--- src/include/ddr2c_map.vh ---
// Purpose: constants for the ddr2 command function block
// Assumes: 8 banks, 15-bit row, 10-bit column, 50 MHz command clock
// Notes:   latencies and recovery are plain input settings
`ifndef DDR2C_MAP_VH
`define DDR2C_MAP_VH
`define DDR2C_BANKS        8
`define DDR2C_BANK_W       3
`define DDR2C_ADDR_W       15
`define DDR2C_ROW_W        15
`define DDR2C_COL_W        10
`define DDR2C_AP_BIT       10
`define DDR2C_AL_MAX       3'h6
`define DDR2C_CNT_W        8
`define DDR2C_CMD_NOP      3'b111
`define DDR2C_CMD_ACT      3'b011
`define DDR2C_CMD_RD       3'b101
`define DDR2C_CMD_WR       3'b100
`define DDR2C_CMD_PRE      3'b010
`define DDR2C_CMD_REF      3'b001
`define DDR2C_SR_TICK_NS   7800
`define DDR2C_CLK_NS       20
`define DDR2C_SR_TICK_CYC  ((`DDR2C_SR_TICK_NS + `DDR2C_CLK_NS - 1) / `DDR2C_CLK_NS)
`define DDR2C_ROW_RST      15'h0000
`endif

--- src/logic/ddr2c_core.v ---
// Purpose: command decode and bank state of a ddr2 sdram device
// Assumes: command pins are sampled through two flops; settings are static
// Notes:   latencies come from setting inputs, no mode register decode here
// Overview of operation
// RULE1 - controller waits termination turn-off delay before changing termination setting.
// RULE2 - controller holds termination low through whole mode-update window.
// RULE3 - activate decodes cs, ras low; bank and row latched; needed before access.
// RULE4 - read or write accepted clock after activate; additive latency 0 to 6.
// RULE5 - controller precharges before re-activate and spaces activates properly.
// RULE6 - controller issues at most four activates per rolling window.
// RULE7 - controller allows single precharge time plus one clock after precharge all.
// RULE8 - read decode; bank, column taken; a10 low leaves row open.
// RULE9 - write decode; bank, column taken; a10 picks auto-precharge.
// RULE10 - read with a10 high precharges row after burst ends.
// RULE11 - read auto-precharge starts additive latency plus half burst after command.
// RULE12 - write auto-precharge starts after burst plus write recovery.
// RULE13 - precharge all with a10 high idles every bank, bank bits ignored.
// RULE14 - controller turns termination off before self refresh entry.
// RULE15 - self refresh uses internal timer, dll off, stays while cke low.
// RULE16 - controller may stop clock after entry, restart before exit.
// RULE17 - controller sends only nop or deselect until exit delay passes.
// RULE18 - controller keeps cke high for whole exit period.
// RULE19 - controller issues one refresh after exit before re-entry.
// RULE20 - auto refresh with cke high uses internal address, idles banks.
// RULE21 - controller waits refresh cycle time and averages one per interval.
// RULE22 - controller posts at most eight refreshes, gap under nine intervals.
// RULE23 - cs low with ras, cas, we high is a no-operation.
// RULE24 - cs high disables decoder; treated as no-operation.
// RULE25 - read latency is additive plus cas latency; write one less.
// RULE26 - controller tracks bank state and checks timing per bank.
`timescale 1ns/1ns
`include "ddr2c_map.vh"
module ddr2c_core #(
  parameter SR_TICK_CYC = `DDR2C_SR_TICK_CYC
) (
  // clock and reset
  input  wire                        ref_clk,
  input  wire                        srst,
  // command pins, active low strobes
  input  wire                        cs_n,
  input  wire                        ras_n,
  input  wire                        cas_n,
  input  wire                        we_n,
  input  wire                        cke,
  input  wire [`DDR2C_BANK_W-1:0]    ba,
  input  wire [`DDR2C_ADDR_W-1:0]    addr,
  // latency settings
  input  wire [2:0]                  al,
  input  wire [2:0]                  cl,
  input  wire                        bl8,
  input  wire [2:0]                  wr_rec,
  // bank and mode state
  output reg  [`DDR2C_BANKS-1:0]     bank_open,
  output reg                         self_refresh,
  output reg                         dll_enabled,
  output reg                         refresh_pulse,
  output reg  [`DDR2C_ROW_W-1:0]     refresh_row,
  // column access
  output reg                         col_valid,
  output reg                         col_write,
  output reg  [`DDR2C_BANK_W-1:0]    col_bank,
  output reg  [`DDR2C_COL_W-1:0]     col_addr,
  output reg  [`DDR2C_ROW_W-1:0]     col_row,
  output reg  [3:0]                  col_latency,
  output reg                         col_error
);
  wire s_cs_n;
  wire s_ras_n;
  wire s_cas_n;
  wire s_we_n;
  wire s_cke;
  reg  [`DDR2C_BANK_W-1:0] ba_q1;
  reg  [`DDR2C_BANK_W-1:0] ba_q2;
  reg  [`DDR2C_ADDR_W-1:0] addr_q1;
  reg  [`DDR2C_ADDR_W-1:0] addr_q2;
  reg                      cke_prev;
  // pin synchronisers
  ddr2c_sync u_cs (.ref_clk(ref_clk), .srst(srst), .din(cs_n),  .dout(s_cs_n));
  ddr2c_sync u_ras (.ref_clk(ref_clk), .srst(srst), .din(ras_n), .dout(s_ras_n));
  ddr2c_sync u_cas (.ref_clk(ref_clk), .srst(srst), .din(cas_n), .dout(s_cas_n));
  ddr2c_sync u_we (.ref_clk(ref_clk), .srst(srst), .din(we_n),  .dout(s_we_n));
  ddr2c_sync u_cke (.ref_clk(ref_clk), .srst(srst), .din(cke),   .dout(s_cke));
  // buses kept in step with the strobe synchronisers
  always @(posedge ref_clk) begin
    if (srst) begin
      ba_q1    <= {`DDR2C_BANK_W{1'b0}};
      ba_q2    <= {`DDR2C_BANK_W{1'b0}};
      addr_q1  <= {`DDR2C_ADDR_W{1'b0}};
      addr_q2  <= {`DDR2C_ADDR_W{1'b0}};
      cke_prev <= 1'b1;
    end else begin
      ba_q1    <= ba;
      ba_q2    <= ba_q1;
      addr_q1  <= addr;
      addr_q2  <= addr_q1;
      cke_prev <= s_cke;
    end
  end

  // RULE23 RULE24 nop and deselect ignored
  wire [2:0] cmd = s_cs_n ? `DDR2C_CMD_NOP : {s_ras_n, s_cas_n, s_we_n};
  wire       live = !self_refresh && s_cke;
  wire       ap   = addr_q2[`DDR2C_AP_BIT];
  // RULE3 activate decode
  wire       is_act = live && cmd == `DDR2C_CMD_ACT;
  // RULE8 read decode
  wire       is_rd  = live && cmd == `DDR2C_CMD_RD;
  // RULE9 write decode
  wire       is_wr  = live && cmd == `DDR2C_CMD_WR;
  wire       is_pre = live && cmd == `DDR2C_CMD_PRE;
  // RULE20 refresh with cke high
  wire       is_ref = live && cke_prev && cmd == `DDR2C_CMD_REF;
  // RULE15 self refresh entry on cke low
  wire       is_sre = !self_refresh && cke_prev && !s_cke && cmd == `DDR2C_CMD_REF;

  // RULE25 read latency al plus cl
  wire [3:0] rd_lat = {1'b0, al} + {1'b0, cl};
  wire [3:0] wr_lat = rd_lat - 4'h1;
  wire [3:0] half_bl = bl8 ? 4'h4 : 4'h2;
  // RULE11 al plus half burst
  wire [`DDR2C_CNT_W-1:0] rd_ap_dly = {5'h00, al} + {4'h0, half_bl};
  // RULE12 burst then write recovery
  wire [`DDR2C_CNT_W-1:0] wr_ap_dly = {4'h0, wr_lat} + {4'h0, half_bl} + {5'h00, wr_rec};
  wire [`DDR2C_CNT_W-1:0] ap_dly = is_wr ? wr_ap_dly : rd_ap_dly;

  wire [`DDR2C_BANKS-1:0]              open_w;
  wire [`DDR2C_ROW_W*`DDR2C_BANKS-1:0] row_w;
  // RULE13 precharge all ignores bank bits
  wire pre_all = is_pre && ap;
  // RULE20 refresh leaves banks idle
  wire idle_all = pre_all || is_ref || is_sre;
  // one-hot bank select from the delayed bank bits
  wire [`DDR2C_BANKS-1:0] bank_hit = {{(`DDR2C_BANKS-1){1'b0}}, 1'b1} << ba_q2;
  wire [`DDR2C_BANKS-1:0] act_sel  = {`DDR2C_BANKS{is_act}} & bank_hit;
  wire [`DDR2C_BANKS-1:0] pre_sel  = {`DDR2C_BANKS{idle_all}} | ({`DDR2C_BANKS{is_pre}} & bank_hit);
  // RULE10 auto-precharge armed by a10
  wire [`DDR2C_BANKS-1:0] ap_sel   = {`DDR2C_BANKS{(is_rd || is_wr) && ap}} & bank_hit;

  // eight bank trackers; each keeps its own auto-precharge count
  ddr2c_bank u_bank0 (
    .ref_clk   (ref_clk),
    .srst      (srst),
    .act       (act_sel[0]),
    .act_row   (addr_q2),
    .pre       (pre_sel[0]),
    .ap_arm    (ap_sel[0]),
    .ap_delay  (ap_dly),
    .open      (open_w[0]),
    .row       (row_w[`DDR2C_ROW_W*0 +: `DDR2C_ROW_W]),
    .ap_pending(),
    .ap_fire   ()
  );

  ddr2c_bank u_bank1 (
    .ref_clk   (ref_clk),
    .srst      (srst),
    .act       (act_sel[1]),
    .act_row   (addr_q2),
    .pre       (pre_sel[1]),
    .ap_arm    (ap_sel[1]),
    .ap_delay  (ap_dly),
    .open      (open_w[1]),
    .row       (row_w[`DDR2C_ROW_W*1 +: `DDR2C_ROW_W]),
    .ap_pending(),
    .ap_fire   ()
  );

  ddr2c_bank u_bank2 (
    .ref_clk   (ref_clk),
    .srst      (srst),
    .act       (act_sel[2]),
    .act_row   (addr_q2),
    .pre       (pre_sel[2]),
    .ap_arm    (ap_sel[2]),
    .ap_delay  (ap_dly),
    .open      (open_w[2]),
    .row       (row_w[`DDR2C_ROW_W*2 +: `DDR2C_ROW_W]),
    .ap_pending(),
    .ap_fire   ()
  );

  ddr2c_bank u_bank3 (
    .ref_clk   (ref_clk),
    .srst      (srst),
    .act       (act_sel[3]),
    .act_row   (addr_q2),
    .pre       (pre_sel[3]),
    .ap_arm    (ap_sel[3]),
    .ap_delay  (ap_dly),
    .open      (open_w[3]),
    .row       (row_w[`DDR2C_ROW_W*3 +: `DDR2C_ROW_W]),
    .ap_pending(),
    .ap_fire   ()
  );

  ddr2c_bank u_bank4 (
    .ref_clk   (ref_clk),
    .srst      (srst),
    .act       (act_sel[4]),
    .act_row   (addr_q2),
    .pre       (pre_sel[4]),
    .ap_arm    (ap_sel[4]),
    .ap_delay  (ap_dly),
    .open      (open_w[4]),
    .row       (row_w[`DDR2C_ROW_W*4 +: `DDR2C_ROW_W]),
    .ap_pending(),
    .ap_fire   ()
  );

  ddr2c_bank u_bank5 (
    .ref_clk   (ref_clk),
    .srst      (srst),
    .act       (act_sel[5]),
    .act_row   (addr_q2),
    .pre       (pre_sel[5]),
    .ap_arm    (ap_sel[5]),
    .ap_delay  (ap_dly),
    .open      (open_w[5]),
    .row       (row_w[`DDR2C_ROW_W*5 +: `DDR2C_ROW_W]),
    .ap_pending(),
    .ap_fire   ()
  );

  ddr2c_bank u_bank6 (
    .ref_clk   (ref_clk),
    .srst      (srst),
    .act       (act_sel[6]),
    .act_row   (addr_q2),
    .pre       (pre_sel[6]),
    .ap_arm    (ap_sel[6]),
    .ap_delay  (ap_dly),
    .open      (open_w[6]),
    .row       (row_w[`DDR2C_ROW_W*6 +: `DDR2C_ROW_W]),
    .ap_pending(),
    .ap_fire   ()
  );

  ddr2c_bank u_bank7 (
    .ref_clk   (ref_clk),
    .srst      (srst),
    .act       (act_sel[7]),
    .act_row   (addr_q2),
    .pre       (pre_sel[7]),
    .ap_arm    (ap_sel[7]),
    .ap_delay  (ap_dly),
    .open      (open_w[7]),
    .row       (row_w[`DDR2C_ROW_W*7 +: `DDR2C_ROW_W]),
    .ap_pending(),
    .ap_fire   ()
  );

  wire sel_open = open_w[ba_q2];
  reg [31:0] sr_timer;
  always @(posedge ref_clk) begin
    if (srst) begin
      bank_open     <= {`DDR2C_BANKS{1'b0}};
      self_refresh  <= 1'b0;
      dll_enabled   <= 1'b1;
      refresh_pulse <= 1'b0;
      refresh_row   <= `DDR2C_ROW_RST;
      sr_timer      <= 32'h0000_0000;
      col_valid     <= 1'b0;
      col_write     <= 1'b0;
      col_bank      <= {`DDR2C_BANK_W{1'b0}};
      col_addr      <= {`DDR2C_COL_W{1'b0}};
      col_row       <= `DDR2C_ROW_RST;
      col_latency   <= 4'h0;
      col_error     <= 1'b0;
    end else begin
      bank_open     <= open_w;
      refresh_pulse <= 1'b0;
      col_valid     <= 1'b0;
      col_error     <= 1'b0;
      // RULE15 internal timer, dll off in self refresh
      if (is_sre) begin
        self_refresh <= 1'b1;
        dll_enabled  <= 1'b0;
        sr_timer     <= 32'h0000_0000;
      end else if (self_refresh) begin
        if (s_cke) begin
          self_refresh <= 1'b0;
          dll_enabled  <= 1'b1;
        end else if (sr_timer >= SR_TICK_CYC - 1) begin
          sr_timer      <= 32'h0000_0000;
          refresh_pulse <= 1'b1;
          refresh_row   <= refresh_row + 15'h0001;
        end else begin
          sr_timer <= sr_timer + 32'h0000_0001;
        end
      end
      // RULE20 internal refresh address
      if (is_ref) begin
        refresh_pulse <= 1'b1;
        refresh_row   <= refresh_row + 15'h0001;
      end
      // RULE4 column access after activate; al above six flags col_error
      if (is_rd || is_wr) begin
        col_valid   <= sel_open;
        col_error   <= !sel_open || al > `DDR2C_AL_MAX;
        col_write   <= is_wr;
        col_bank    <= ba_q2;
        col_addr    <= addr_q2[`DDR2C_COL_W-1:0];
        col_row     <= row_w[ba_q2*`DDR2C_ROW_W +: `DDR2C_ROW_W];
        col_latency <= is_wr ? wr_lat : rd_lat;
      end
    end
  end
endmodule

--- src/logic/ddr2c_sync.v ---
// Purpose: two-flop synchroniser for one pin
// Assumes: single clock domain ref_clk
// Notes:   first stage is read by the second stage only
`timescale 1ns/1ns
module ddr2c_sync (
  // clock and reset
  input  wire ref_clk,
  input  wire srst,
  // pin in, synchronised out
  input  wire din,
  output reg  dout
);
  reg meta;
  always @(posedge ref_clk) begin
    if (srst) begin
      meta <= 1'b1;
      dout <= 1'b1;
    end else begin
      meta <= din;
      dout <= meta;
    end
  end
endmodule

--- src/logic/ddr2c_bank.v ---
// Purpose: state of one bank with pending auto-precharge
// Assumes: decoded commands arrive as one-cycle pulses
// Notes:   a new activate while open is ignored; controller must precharge first
`timescale 1ns/1ns
`include "ddr2c_map.vh"
module ddr2c_bank (
  // clock and reset
  input  wire                        ref_clk,
  input  wire                        srst,
  // commands to this bank
  input  wire                        act,
  input  wire [`DDR2C_ROW_W-1:0]     act_row,
  input  wire                        pre,
  input  wire                        ap_arm,
  input  wire [`DDR2C_CNT_W-1:0]     ap_delay,
  // state
  output reg                         open,
  output reg  [`DDR2C_ROW_W-1:0]     row,
  output reg                         ap_pending,
  output reg                         ap_fire
);
  reg [`DDR2C_CNT_W-1:0] ap_cnt;
  always @(posedge ref_clk) begin
    if (srst) begin
      open       <= 1'b0;
      row        <= `DDR2C_ROW_RST;
      ap_pending <= 1'b0;
      ap_cnt     <= {`DDR2C_CNT_W{1'b0}};
      ap_fire    <= 1'b0;
    end else begin
      ap_fire <= 1'b0;
      if (ap_arm && open) begin
        ap_pending <= 1'b1;
        ap_cnt     <= ap_delay;
      end else if (ap_pending) begin
        if (ap_cnt <= 8'h01) begin
          ap_pending <= 1'b0;
          ap_fire    <= 1'b1;
        end else begin
          ap_cnt <= ap_cnt - 8'h01;
        end
      end
      if (pre || (ap_pending && ap_cnt <= 8'h01 && !(ap_arm && open))) begin
        open <= 1'b0;
        if (pre)
          ap_pending <= 1'b0;
      end else if (act && !open) begin
        open <= 1'b1;
        row  <= act_row;
      end
    end
  end
endmodule

--- config.mk ---
export PLATFORM = sky130hd
export DESIGN_NAME = ddr2c_core
export DESIGN_NICKNAME = d
export VERILOG_FILES = /design/src/logic/ddr2c_core.v /design/src/logic/ddr2c_sync.v /design/src/logic/ddr2c_bank.v
export VERILOG_INCLUDE_DIRS = /design/src /design/src/include
export SDC_FILE = /design/constraint.sdc
export NUM_CORES = 1
export LEC_CHECK = 0
export BUFFER_PORTS_ARGS = -buffer_cell sky130_fd_sc_hd__buf_2
export CORE_MARGIN = 3
export CORE_UTILIZATION = 47
export DETAILED_ROUTE_END_ITERATION = 12
export PLACE_DENSITY = 0.75
export SYNTH_ARGS = -nofsm -noshare
export SYNTH_HDL_FRONTEND = slang
export SYNTH_SLANG_ARGS = --single-unit
--- constraint.sdc ---
create_clock -name ref_clk -period 10.2 [get_ports ref_clk]
set_clock_uncertainty 0.2 [all_clocks]
set_input_delay 0.51 -clock ref_clk [delete_from_list [all_inputs] [get_ports ref_clk]]
set_output_delay 0.51 -clock ref_clk [all_outputs]
set_load 0.05 [all_outputs]
# Word level (Yosys, flattened, before mapping)
# Cells that the tools add are included.
[totals]
input_bits = 35
reg_bits = 340
[classes]
n_eq_ne = 15
addsub = 15
n_reduce_logical = 116
order_cmp = 11
n_shift = 2
bitwise = 14
n_mux = 87
n_mul = 1
[ops]
columns = ["cell", "count"]
rows = [
  ["2-to-1 mux 8 bit", 24],
  ["indexed part select 120 x 8 -> 15 bit", 1],
  ["2-to-1 mux 15 bit", 5],
  ["<= comparator 8 x 1 -> 1 bit (second input constant)", 8],
  ["subtractor 8 x 1 -> 8 bit (second input constant)", 8],
  ["2-to-1 mux 1 bit", 52],
  ["logical AND 1 bit", 44],
  ["AND reduction 2 bit", 18],
  ["adder 32 x 1 -> 32 bit (second input constant)", 1],
  ["greater-or-equal comparator 32 x 9 -> 1 bit (second input constant)", 1],
  ["2-to-1 mux 32 bit", 1],
  ["bitwise AND 8 bit", 3],
  ["nonzero test 2 bit", 12],
  ["inequality test 2 bit (second input constant)", 10],
  ["OR reduction 2 bit", 10],
  ["logical NOT 1 bit", 19],
  ["adder 15 x 1 -> 15 bit (second input constant)", 1],
  ["logical OR 1 bit", 12],
  ["inverter 1 bit", 10],
  ["adder 3 x 3 -> 4 bit", 2],
  ["OR 8 bit", 1],
  ["<< shifter 1 x 3 -> 8 bit (first input constant)", 1],
  ["multiplier 3 x 4 -> 7 bit (second input constant)", 1],
  ["adder 5 x 3 -> 6 bit", 1],
  ["other kinds (12)", 15],
]

# Longest topological paths before layout
[depth]
depth_word = 12
depth_mapped = 13
depth_no_buf = 13

# Hierarchy
# A second synthesis with hierarchy kept.
[unflattened]
hier_cells = 1738
hier_area_um2 = 16773.6
[modules_own_cells]
columns = ["mod", "instances", "area_per_inst_um2", "cells_per_inst"]
rows = [
  ["ddr2c_bank", 8, 1293.7, 136],
  ["ddr2c_core", 1, 6160.9, 630],
  ["ddr2c_sync", 5, 52.6, 4],
]

# Worst setup path after synthesis
# OpenSTA, ideal clock, no wires.
[synth_timing]
kind = "input to register"
startpoint = "input al[1]"
endpoint = "register u_bank0.ap_cnt[3]"
arrival_ns = 3.275
setup_ns = 0.140
path_stages = 12
required_time_ns = 9.860
path_slack_ns = 6.585
path_cell_list = "ha_1 > xor2_1 > inv_1 > ha_1 > fa_1 > inv_1 > ha_1 > fa_1 > xnor2_1 > nor2_1 > a21oi_1 > a211oi_1"
[synth_between]
elab_chain_cells = 6
elab_cells_between_ends = 7
[synth_rtl]
columns = ["element", "line_no", "source"]
rows = [
  ["start: declaration", "ddr2c_core.v:48", "input wire [2:0] al,"],
  ["adder 3 x 3 -> 4 bit", "ddr2c_core.v:117", "wire [3:0] rd_lat = {1'b0, al} + {1'b0, cl};"],
  ["subtractor 4 x 1 -> 4 bit", "ddr2c_core.v:118", "wire [3:0] wr_lat = rd_lat - 4'h1;"],
  ["adder 4 x 3 -> 5 bit", "ddr2c_core.v:123", "wire [`DDR2C_CNT_W-1:0] wr_ap_dly = {4'h0, wr_lat} + {4'h0, half_bl} + {5'h00, wr_rec};"],
  ["adder 5 x 3 -> 6 bit", "ddr2c_core.v:123", ""],
  ["2-to-1 mux 6 bit (*)", "ddr2c_core.v:124", "wire [`DDR2C_CNT_W-1:0] ap_dly = is_wr ? wr_ap_dly : rd_ap_dly;"],
  ["2-to-1 mux 8 bit (*)", "ddr2c_bank.v:32", "if (ap_arm && open) begin"],
  ["end signal: assignment", "ddr2c_bank.v:28", "ap_cnt <= {`DDR2C_CNT_W{1'b0}};"],
  ["end signal: assignment", "ddr2c_bank.v:34", "ap_cnt <= ap_delay;"],
  ["end signal: assignment", "ddr2c_bank.v:40", "ap_cnt <= ap_cnt - 8'h01;"],
  ["end: declaration", "ddr2c_bank.v:22", "reg [`DDR2C_CNT_W-1:0] ap_cnt;"],
]
# Mark *: on every way between the ends. The rest lies on a longest branch, timed or not.
# A chain may end at the register's enable or synchronous reset.

# Final worst setup path
[layout_timing]
startpoint = "input al[1]"
endpoint = "register u_bank1.ap_cnt[3]"
[layout_between]
elab_chain_cells = 6
elab_cells_between_ends = 7
[layout_rtl]
columns = ["element", "line_no"]
rows = [
  ["adder 3 x 3 -> 4 bit", "ddr2c_core.v:117"],
  ["subtractor 4 x 1 -> 4 bit", "ddr2c_core.v:118"],
  ["adder 4 x 3 -> 5 bit", "ddr2c_core.v:123"],
  ["adder 5 x 3 -> 6 bit", "ddr2c_core.v:123"],
  ["2-to-1 mux 6 bit (*)", "ddr2c_core.v:124"],
  ["2-to-1 mux 8 bit (*)", "ddr2c_bank.v:32"],
  ["end signal: assignment", "ddr2c_bank.v:28"],
  ["end signal: assignment", "ddr2c_bank.v:34"],
  ["end signal: assignment", "ddr2c_bank.v:40"],
  ["end: declaration", "ddr2c_bank.v:22"],
]
# Marked as above.

==> reports/metrics.cfg <==
[place]
dp.final_hpwl_mm=21.8
numPortBuffers=95
place.gp.congestion=0.862
dp_slack_ns=5.96

[synth]
synthesis.instances=1567
synth_seq_area_share_pct=45.4
synth_edf_count=0
netlist_top_cells_area=dfxtp_1 (45%), mux2i_1 (9.5%), nor2_1 (6.0%)
async_reset_ff_share_pct=0
syn_area_um2=15000
avgSynthCellArea_um2=9.57
yosys_most_used_dff=dfxtp_1
yosys_warnings=0
yosys-top-cells-count=dfxtp_1 (340), nor2_1 (241), mux2i_1 (143)
ys_seq_elements=340
synth_nets=1636
synth_largest_area_cell=dfxtp_1
netlist-cell-type-count=70
synth_top_area_share_pct=45.4
synth.most_common_cell=dfxtp_1

[power]
leakagePower_nw=7.03
power.density_nw_per_um2=166
peakVddDrop_v=0.000101
finalPower_mw=2.82

[clocking]
clk_latency_ns=0.51
cts_tree=built
htree_num_levels=2
cts_resized=0
postCtsSetupBuffers=0
cts.sinks=340
cts_buffer_depth=3
numCtsBuffers=37
root_buffer=clkbuf_16
clk_pin_slew_ns=0.06

[routing]
drc_errors=0
drt.antenna.violating_nets=0
dr.first_iter.drc_count=793
vias=11500
wire_per_inst_um=16.8
vias_per_cell=5.66
wl_mm=34.4
dr.pass1.iters=5

[global_route]
grt_pass1_vias=11200
antenna_found_initial=0
gr-total-overflow=0
grt_pass1_wl_mm=56.7
grt_max_degree=106
grt_usage_pct=20.1

[timing]
worst_slack_ns=6.37
tns_ns=0
timing.hold.ws_ns=0.0137
hold_viol=0
drv_slew=0
rsz0062_at_grt=false
slew_headroom_pct=17.2
finalSetupViolCount=0
finalCritPeriodShare_pct=37.5
max_freq_ghz=0.261
finalCriticalPeriod_ns=3.83
tightest_slew_ns=1.23

[floorplanning]
die_w_um=185
coreArea_um2=31000
initial_core_util_pct=48.4
rows=64
die_area_um2=34100
ios=96
dieHeight_um=185

[worst_hold_path]
hold_start=addr[8]
hold_end=addr_q1[8]$_SDFF_PP0_
holdCritPathClass=input port to register
holdPathStages=2

[setup_path]
regToRegSetupSlack_ns=6.98
worst_r2r_startpoint=u_cke.dout$_SDFF_PP1_
crit_arrival_ns=3.98
rr_endpoint=u_bank3.row[6]$_SDFFE_PP0P_
worstPathMaxFanout=8
critPathCaptureType=register
rr_worst_depth=5
cp.required_ns=10.35
path_class=input port to register
start_kind=input port

[layout]
fillers=2710
final_util_pct=54.8
n_antenna_cell=0
drive_gt1_share_pct=13.7
area.growth.synth_to_final_pct=13.2
nNetsFinal=1686

[status]
outcome=finished, final reports clean

[flow_run]
cap_violations=0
========================================
**What you need to do:** Please go through each line of the data and count those that contain the string "termination"; give that number alone.

**Result for this task:** 3